Bugün geçmiş dönemlere göre çok daha önemli ve anlamlı bir birliktelik yakalamış durumdayız. Bu birliktelik diğer illeri de etkileyecektir. Ve mücadelenin tüm Türkiye’de gelişmesine ön ayak olacaktır.

Ferdi Tunalı (İstanbul Üniversitesi öğrencisi):

Bugün yakalanmış olan birliktelik zemininin oldukça önemli olduğunu düşünmekteyim. Bu birliktelik soruşturmalarla beraber oluştu. Daha öncesinde oluşabilmiş olsaydı, belki de bu anlamlı kazanımlarımızı daha güçlü oluşturabilirdik. Çünkü birleşildiği koşullarda kamuoyunun gündemine daha kolay girebilmekteyiz.

Önümüzde YÖK yasa tasarısı var ve bu zamana kadar oluşturduğumuz birlikteliği yasa tasarısı karşıtı mücadelede de etkin bir şekilde ortaya koymak zorundayız. Bunu başarabildiğimiz koşullarda tasarının bugün olduğu kadar kolay tartışılabileceğini sanmıyorum.

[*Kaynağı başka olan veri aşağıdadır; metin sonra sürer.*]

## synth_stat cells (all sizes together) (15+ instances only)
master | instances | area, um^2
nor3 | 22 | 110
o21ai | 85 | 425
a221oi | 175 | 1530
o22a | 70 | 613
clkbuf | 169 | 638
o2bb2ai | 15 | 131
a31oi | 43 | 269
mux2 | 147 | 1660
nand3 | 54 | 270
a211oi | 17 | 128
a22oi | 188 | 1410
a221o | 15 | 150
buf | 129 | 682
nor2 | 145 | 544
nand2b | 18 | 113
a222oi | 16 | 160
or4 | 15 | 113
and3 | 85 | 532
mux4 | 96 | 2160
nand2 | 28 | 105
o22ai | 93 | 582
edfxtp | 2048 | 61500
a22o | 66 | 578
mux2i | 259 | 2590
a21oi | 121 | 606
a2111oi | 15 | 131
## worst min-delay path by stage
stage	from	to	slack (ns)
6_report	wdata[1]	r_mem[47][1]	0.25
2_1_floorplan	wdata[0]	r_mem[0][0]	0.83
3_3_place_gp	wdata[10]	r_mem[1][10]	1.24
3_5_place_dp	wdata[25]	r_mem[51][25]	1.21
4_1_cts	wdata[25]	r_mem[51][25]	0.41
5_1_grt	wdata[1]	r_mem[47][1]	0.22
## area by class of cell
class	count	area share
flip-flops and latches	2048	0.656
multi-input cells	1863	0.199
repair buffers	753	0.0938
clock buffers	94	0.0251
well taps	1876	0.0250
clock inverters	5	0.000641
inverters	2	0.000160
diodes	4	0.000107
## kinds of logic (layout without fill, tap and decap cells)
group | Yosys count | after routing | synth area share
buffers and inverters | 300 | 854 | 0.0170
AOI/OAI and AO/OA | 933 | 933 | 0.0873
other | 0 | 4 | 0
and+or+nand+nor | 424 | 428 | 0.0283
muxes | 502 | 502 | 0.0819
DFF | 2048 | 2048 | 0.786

Gökhan Sofuoğlu (Marmara Üniversitesi öğrencisi):

Türkiye’nin her üniversitesinde olduğu gibi MÜ’de de öğrencilere yönelik baskılar oldukça yoğunlaşmış durumda. Okulumuzda sivil polislerin, çeviklerin ve ÖGB’lerin yığınağı bulunuyor. Bununla birlikte çeşitli aralıklarla sivil faşistlerin saldırılarına maruz kalmaktayız.

MÜ Rektörlüğü son dönem saldırılarına yeni bir halka ekledi. Üniversitemizin girişlerine ve koridorlarına kameralar yerleştirildi. Okulun içerisinde yaptığımız her hareket idare tarafından sürekli gözetleniyor. İdare bu gözetleme sistemi için 50 bin dolar harcamış bulunuyor. Üniversitemizin oldukça önemli altyapı problemleri olmasına karşılık bu kadar paranın kamera sistemine harcanıyor olması sistemin bizi baskı altına almayı ve susturmayı ne kadar önemsediğini göstermektedir.

Biz MÜ öğrencileri olarak kameralara ve soruşturmalara karşı bir kampanya başlattık ve geçtiğimiz hafta içersinde bir basın açıklaması yaptık.

MÜ’de soruşturmalara, kamera sistemlerine karşı yeni başlamış olsa da bir mücadele hattı örülüyor. Bu süreçten aldığımız güçle mücadelemizi daha da güçlü bir tarzda öreceğimizden eminim.

Mesut Kahraman (İstanbul Üniversitesi öğrencisi):

Saldırılar üniversitelerdeki devrimci demokrat öğrencileri susturmak, devrimci siyasal mücadeleyi yoketmek ve ileri öğrencileri yıldırmak hedefiyle ortaya konulmuştu. Ancak soruşturmalara ve cezalara karşı verilen mücadele sonucu sermayenin hedefleri tutmadı. Bu zamana kadar örülen onca mücadele, yapılan onlarca eylem, alternatif üniversite çalışması ve son olarak da açlık grevimiz bu hesaplara inen güçlü birer darbeydi. Bizi susturduklarını sananlar üniversitelerde dağıtılan binlerce bildiri ve yüzlerce afişle bunun bir hayal olduğunu anlamış oldular. Tüm bu çalışmalar sonucu İÜ’de devrimci demokrat öğrenciler süreci kazanımlarla yürütmektedirler.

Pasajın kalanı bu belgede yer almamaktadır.